======== Record set ========

### src/rtl/core/particle_pool_allocator_top_defines.svh
// Assertion macros shared by the particle pool allocator RTL.
`ifndef PARTICLE_POOL_ALLOCATOR_TOP_DEFINES_SVH
`define PARTICLE_POOL_ALLOCATOR_TOP_DEFINES_SVH

// Same-cycle implication, disabled while reset is asserted.
`define PPA_ASSERT_IMPL(lbl, clk, rstn, ante, cons, msg) \
  lbl: assert property (@(posedge clk) disable iff (!rstn) (ante) |-> (cons)) \
    else $error(msg);

// Next-cycle implication, disabled while reset is asserted.
`define PPA_ASSERT_NEXT(lbl, clk, rstn, ante, cons, msg) \
  lbl: assert property (@(posedge clk) disable iff (!rstn) (ante) |=> (cons)) \
    else $error(msg);

`endif

### src/rtl/core/ppa_pkg.sv
// Types and constants shared by the particle pool allocator modules.
package ppa_pkg;

  localparam int unsigned SLOT_W  = 8;
  localparam int unsigned COUNT_W = 9;

  // Operation codes carried in the op field of an input word.
  typedef enum logic [1:0] {
    OP_SPAWN     = 2'd0,
    OP_KILL      = 2'd1,
    OP_RESET_ALL = 2'd2
  } ppa_op_e;

  typedef struct packed {
    logic [1:0]        op;
    logic [SLOT_W-1:0] slot_index;
  } ppa_in_t;

  typedef struct packed {
    logic [SLOT_W-1:0]  granted_slot;
    logic               evicted;
    logic               error;
    logic [COUNT_W-1:0] active_count;
  } ppa_out_t;

  // Controller states.
  typedef enum logic [3:0] {
    ST_INIT,
    ST_IDLE,
    ST_SP_LINK,
    ST_EV_CUT,
    ST_EV_LINK,
    ST_KL_CHK,
    ST_KL_FREE,
    ST_RA_READ,
    ST_RA_FREE,
    ST_HOLD
  } ppa_state_e;

  // Datapath steps issued by the controller.
  typedef enum logic [3:0] {
    CMD_NONE,
    CMD_INIT,
    CMD_SP_POP,
    CMD_EV_READ,
    CMD_KL_READ,
    CMD_KL_BAD,
    CMD_ACC_NOP,
    CMD_SP_LINK,
    CMD_EV_CUT,
    CMD_EV_LINK,
    CMD_KL_CHK,
    CMD_KL_FREE,
    CMD_RA_READ,
    CMD_RA_FREE
  } ppa_cmd_e;

  typedef struct packed {
    ppa_cmd_e step;
    logic     load_out;
  } ppa_cmd_t;

  typedef struct packed {
    logic [1:0] op;
    logic       free_empty;
    logic       tail_nil;
    logic       head_nil;
    logic       idx_ok;
    logic       prev_nil;
    logic       slot_active;
    logic       init_last;
    logic       out_free;
  } ppa_status_t;

endpackage

### src/rtl/core/ppa_ctrl.sv
// Controller state machine that sequences the pool allocator datapath.
`include "particle_pool_allocator_top_defines.svh"

module ppa_ctrl
  import ppa_pkg::*;
(
  input  logic        clk_i,
  input  logic        rst_ni,
  input  logic        in_valid_i,
  output logic        in_ready_o,
  input  ppa_status_t status_i,
  output ppa_cmd_t    cmd_o
);

  ppa_state_e state_q, state_d;
  logic       finish;

  // Hold the state register
  always_ff @(posedge clk_i or negedge rst_ni) begin
    if (!rst_ni) begin
      state_q <= ST_INIT;
    end else begin
      state_q <= state_d;
    end
  end

  // Pick the next state and the datapath step
  always_comb begin
    state_d    = state_q;
    cmd_o      = '{step: CMD_NONE, load_out: 1'b0};
    in_ready_o = 1'b0;
    finish     = 1'b0;

    case (state_q)
      ST_INIT: begin
        cmd_o.step = CMD_INIT;
        if (status_i.init_last) begin
          state_d = ST_IDLE;
        end
      end
      ST_IDLE: begin
        in_ready_o = 1'b1;
        if (in_valid_i) begin
          case (status_i.op)
            OP_SPAWN: begin
              if (!status_i.free_empty) begin
                cmd_o.step = CMD_SP_POP;
                state_d    = ST_SP_LINK;
              end else if (!status_i.tail_nil) begin
                cmd_o.step = CMD_EV_READ;
                state_d    = ST_EV_CUT;
              end else begin
                cmd_o.step = CMD_ACC_NOP;
                finish     = 1'b1;
              end
            end
            OP_KILL: begin
              if (status_i.idx_ok) begin
                cmd_o.step = CMD_KL_READ;
                state_d    = ST_KL_CHK;
              end else begin
                cmd_o.step = CMD_KL_BAD;
                finish     = 1'b1;
              end
            end
            OP_RESET_ALL: begin
              cmd_o.step = CMD_ACC_NOP;
              state_d    = ST_RA_READ;
            end
            default: begin
              cmd_o.step = CMD_ACC_NOP;
              finish     = 1'b1;
            end
          endcase
        end
      end
      ST_SP_LINK: begin
        cmd_o.step = CMD_SP_LINK;
        finish     = 1'b1;
      end
      ST_EV_CUT: begin
        cmd_o.step = CMD_EV_CUT;
        if (status_i.prev_nil) begin
          finish = 1'b1;
        end else begin
          state_d = ST_EV_LINK;
        end
      end
      ST_EV_LINK: begin
        cmd_o.step = CMD_EV_LINK;
        finish     = 1'b1;
      end
      ST_KL_CHK: begin
        cmd_o.step = CMD_KL_CHK;
        if (!status_i.slot_active) begin
          finish = 1'b1;
        end else begin
          state_d = ST_KL_FREE;
        end
      end
      ST_KL_FREE: begin
        cmd_o.step = CMD_KL_FREE;
        finish     = 1'b1;
      end
      ST_RA_READ: begin
        cmd_o.step = CMD_RA_READ;
        if (status_i.head_nil) begin
          finish = 1'b1;
        end else begin
          state_d = ST_RA_FREE;
        end
      end
      ST_RA_FREE: begin
        cmd_o.step = CMD_RA_FREE;
        state_d    = ST_RA_READ;
      end
      ST_HOLD: begin
        finish = 1'b1;
      end
      default: begin
        state_d = ST_IDLE;
      end
    endcase

    // Hand the result word to the output register, or wait for it to drain
    if (finish) begin
      if (status_i.out_free) begin
        cmd_o.load_out = 1'b1;
        state_d        = ST_IDLE;
      end else begin
        state_d = ST_HOLD;
      end
    end
  end

  `PPA_ASSERT_IMPL(a_load_only_when_free, clk_i, rst_ni, cmd_o.load_out, status_i.out_free, "result loaded into a busy output register")

endmodule

### config.mk
export PLATFORM = sky130hd
export DESIGN_NAME = ppa_ctrl
export DESIGN_NICKNAME = d
export VERILOG_FILES = /design/src/rtl/core/ppa_pkg.sv /design/src/rtl/core/ppa_ctrl.sv
export VERILOG_INCLUDE_DIRS = /design/src /design/src/rtl/core
export SDC_FILE = /design/constraint.sdc
export NUM_CORES = 1
export LEC_CHECK = 0
export BUFFER_PORTS_ARGS = -buffer_cell sky130_fd_sc_hd__clkbuf_2
export CORE_MARGIN = 2
export CORE_UTILIZATION = 33
export CTS_CLUSTER_SIZE = 25
export DETAILED_ROUTE_END_ITERATION = 10
export GPL_TIMING_DRIVEN = 0
export SLEW_MARGIN = 0
export SYNTH_ARGS = -nofsm -noshare
export SYNTH_HDL_FRONTEND = slang
export SYNTH_SLANG_ARGS = --single-unit
### constraint.sdc
create_clock -name clk_i -period 1.7 [get_ports clk_i]
set_clock_uncertainty 0.1 [all_clocks]
set_input_delay 0.34 -clock clk_i [delete_from_list [all_inputs] [get_ports clk_i]]
set_output_delay 0.34 -clock clk_i [all_outputs]
set_load 0.02 [all_outputs]
# [After elaboration in Yosys (flattened, before gate mapping)]
# Cells that the tools add are included.
[op_classes] add_sub_neg=0 mul=0 n_div=0 order_cmp=0 n_eq_ne=20 n_shift=0 mux=30 bitwise_logic=0 reduce_logical=4
[op_table] cell="$mux W4" count=11
[op_table] cell="$pmux W4 S9" count=1
[op_table] cell="$pmux W4 S7" count=1
[op_table] cell="$eq A4 B3 Y1 const B" count=4
[op_table] cell="$ne A3 B3 Y1 const B" count=5
[op_table] cell="$pmux W4 S3" count=1
[op_table] cell="$mux W1" count=11
[op_table] cell="$reduce_and A9 Y1" count=1
[op_table] cell="$eq A4 B2 Y1 const B" count=2
[op_table] cell="$eq A4 B4 Y1 const B" count=2
[op_table] cell="$pmux W4 S2" count=1
[op_table] cell="$mux W3" count=2
[op_table] cell="$ne A5 B3 Y1 const B" count=1
[op_table] cell="$ne A5 B5 Y1 const B" count=1
[op_table] cell="$pmux W1 S5" count=1
[op_table] cell="$eq A4 B1 Y1 const B" count=1
[op_table] cell="$logic_not A4 Y1" count=1
[op_table] cell="$ne A4 B4 Y1 const B" count=1
[op_table] cell="$reduce_or A4 Y1" count=1
[op_table] cell="$pmux W1 S3" count=1
[op_table] cell="$eq A2 B1 Y1 const B" count=1
[op_table] cell="$eq A2 B2 Y1 const B" count=1
[op_table] cell="$logic_not A2 Y1" count=1
[op_table] cell="$ne A2 B1 Y1 const B" count=1
[totals] reg_bits=4 latch_bits=0 ram_bits=0 rom_bits=0 input_bits=13 out_inout_bits=6 elab_cells=55 memories=0

# [Logic depth before layout (Yosys ltp)]
[logic_depth] depth_word=7 ltp_mapped=6 mapped_depth_nobuf=6

# [Least setup slack after synthesis]
# OpenSTA, ideal clock, no wires.
[synth_path] path_type="input to output" start="input status_i[9] (netlist bit)" end="output cmd_o[0] (netlist bit)" arrival_ns=1.453 required_ns=1.260 setup_slack_ns=-0.193 cell_stages=6 path_buffers=0 cell_sequence="inv_1 -> ha_1 -> nand3_1 -> a311oi_1 -> a311oi_1 -> nor2b_1"
[synth_lines] item="start: declaration" line_no="ppa_ctrl.sv:11" text="input ppa_status_t status_i,"
[synth_lines] item="end: declaration" line_no="ppa_ctrl.sv:12" text="output ppa_cmd_t cmd_o"

==> metrics.txt <==
status finished, violations left; violated checks negative setup slack; IO Port Bufs 18; most frequent cell after synthesis inv_1; share of post-route cells with drive strength above 1 48.6%; placed instance count 122; Worst-path clk slew 0.04 ns; Seq pwr share 12.4%; met3 wire len 90 microns; worst-skew pair later-pin latency 0.25 ns; Worst IR Drop VDD 0.895 mV; post-synthesis sequential area ratio about 17%; crit path kind flop to output pin; CP Capture Type output pin; most common flop cell mapped by yosys dfrtp_1; f_max a little under 500 MHz; critical-path cell list nand4bb_1 -> a311oi_2 -> a311oi_2 -> nor2b_2 -> clkbuf_8; post-route insts no fill around 140; Yosys Warn Count 0; Synth Instances 79; uppermost layer routed met4; switching part of the total power around 44%; post-synthesis cell area 589 sq um; number of enable flip-flop cells after synthesis 0; Remaining DRCs 0; Final Cycle Share 122%; register area 103 sq um; Total Power 1.52 mW; RSZ-0062 raised after global routing true; largest net degree at the start of global routing 11; wire per inst 13.0 microns; biggest regs state_q (4); initial antenna violation count 0; crit path time final just over 2 ns; Clk pwr share under 10%; CTS root buf clkbuf_4; Synth area leaders dfrtp_1 (17%), ha_1 (11%), inv_1 (5.1%); Crit path largest cell delay ~0.45 ns; leakage power 0.429 nW; I/O Pins 19; WP data required 1.26 ns; Post-synth top cells inv_1 (8), ha_1 (5), nor2_1 (5), o21ai_0 (5); Vias/cell about 5.3; PwrDens 1550 nW/um^2; Reg with most FFs state_q; Initial Util between 30% and 40%; Crit-path slowest cell dfrtp_2; CP Max Fanout 8; first-pass GRT wire length 2.87 mm; Combinational Power Share 78.9%; Data arrival, critical path between 1.5 and 2 ns; CTS tree yes; via count 726; Synth top area share 17.0%; Syn Area/Cell roughly 7.5 sq um; Async SR Flop Fraction 100%; crit start category flop; number of global-route vias before repair around 710; Synth Register Bits 4; NumNets Final 131; Slew Limit Fails 0; GR Overflow Total 0; Sink Count 4; fin worst setup slack -0.372 ns; Max Root-Sink Buffers 2; DIE HEIGHT 46.3 microns; Buf/Inv on CP 1; Post-Route WL 1.77 mm; Net Sw Power 670 uW; gpl congestion 0.849; CP dominant cell by count a311oi_2; ANT nets after route 0; DR pass1 iterations 4; Total Routing Usage GR between 10% and 20%; Die X about 46 microns; Power Internal 848 uW; area of the multi-input gates 519 sq um; Die ar. 2140 sq um; CTS buffer count 3; Syn-to-layout area delta 66.2%; final setup fails 6; measured slew at the worst slew-check pin 0.310 ns; maxcap violations 0; syn nets 97; CORE AREA between 1500 and 2000 sq um; met2 WL 888 microns; synth unique cells 38; number of flip-flops in the largest register 4; met1 WL 736 microns; initial DRC count 41; std cell rows 15; Largest delay share family, worst path flip-flops; htree depth 1; largest area contributor in the netlist dfrtp_1; Final Util a little under three fifths; antenna cells 0; Hold Vio Cnt, Final 0; dpl hpwl between 1 and 1.5 mm; Slew Limit Headroom between 70 and 80%; Fillers 145; Hold Crit Class primary input to flop
==> placed cells by master (no fill, tap or decap), types with 3 or more instances in the layout <==
| cell type | instances |
|---|---|
| buf_6 | 4 |
| a21oi_1 | 3 |
| o21ai_1 | 3 |
| buf_4 | 12 |
| clkbuf_2 | 12 |
| o21ai_0 | 3 |
| nand2_1 | 3 |
| clkbuf_4 | 3 |
| nor2_1 | 4 |
| ha_1 | 3 |
| inv_1 | 7 |
==> power groups by stage <==
stage	logic (mW)	clock network, mW	registers [mW]
floorplan	0.613	0	0.156
global placement	0.812	0	0.165
detailed placement	0.820	0	0.164
CTS	1.14	0.120	0.168
global route	1.29	0.135	0.198
finish	1.20	0.131	0.189
==> routing by layer <==
metal	vias to the layer above	track usage (%)
met5	-	0
met4	0	9.71
met3	7	2.75
met2	30	31.7
met1	331	22.5
li1	358	-
==> cells by family after synthesis <==
group | count (synthesis) | synth area share, %
AND/OR/NAND/NOR | 31 | 32.1
AO/OA/AOI/OAI | 26 | 29.7
buffers and inverters | 13 | 10.6
adder cells (fa/ha/maj) | 5 | 10.6
flip-flops | 4 | 17.0
==> final timing paths <==
check | depth (start not counted) | slack [ns] | to | startpoint
min | 2 | 0.28 | state_q[3] | status_i[0]
max | 5 | -0.37 | cmd_o[0] | state_q[1]
max in group asynchronous | 2 | 1.04 | state_q[3] | rst_ni
max reg2reg | 5 | 0.05 | state_q[2] | state_q[1]
min in group asynchronous | 2 | 0.32 | state_q[2] | rst_ni
min reg2reg | 2 | 0.59 | state_q[0] | state_q[3]
==> worst register-to-register path: cells and delay by family (launching register included) <==
| family | cells | cell delay (ns) |
|---|---|---|
| flip-flops | 1 | 0.45 |
| AND/OR/NAND/NOR | 2 | 0.42 |
| AO/OA/AOI/OAI | 2 | 0.40 |
| buffers and inverters | 1 | 0.18 |
==> timing repair <==
action | 4_1_cts | 5_1_grt
buffers inserted | 9 | 2
hold endpoints to repair | 4 | 0
pin swaps | 4 | 5
endpoints found under the setup margin | 8 | 8
hold buffers | 1 | 0
resized for setup | 24 | 14
cloned | 0 | 0
==> through the flow <==
stage                     hold slack (ns)  setup slack (ns)  area, sq um  TNS [ns]
after global routing                0.290            -0.437          980     -1.88
after detailed placement           0.0470            -0.536          723     -1.72
after global placement             0.0467            -0.499          723     -1.64
after floorplan                   -0.0556            -0.110          602    -0.110
after CTS                           0.286            -0.375          923     -1.48
final                               0.282            -0.372          980     -1.49
==> area by class of cell <==
| class | count | share of cell area [%] |
|---|---|---|
| flip-flops and latches | 4 | 10.5 |
| multi-input cells | 62 | 53.0 |
| plain buffers | 3 | 3.45 |
| clock buffers | 3 | 2.30 |
| inverters | 9 | 3.70 |
| well taps | 25 | 3.19 |
| repair buffers | 30 | 23.9 |
Power figures use the tool's default switching activity.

========

▶ Task objective: Would you give the number of lines in this listing that include "asserted"? Only the number, please.

▶ Response to the task: 2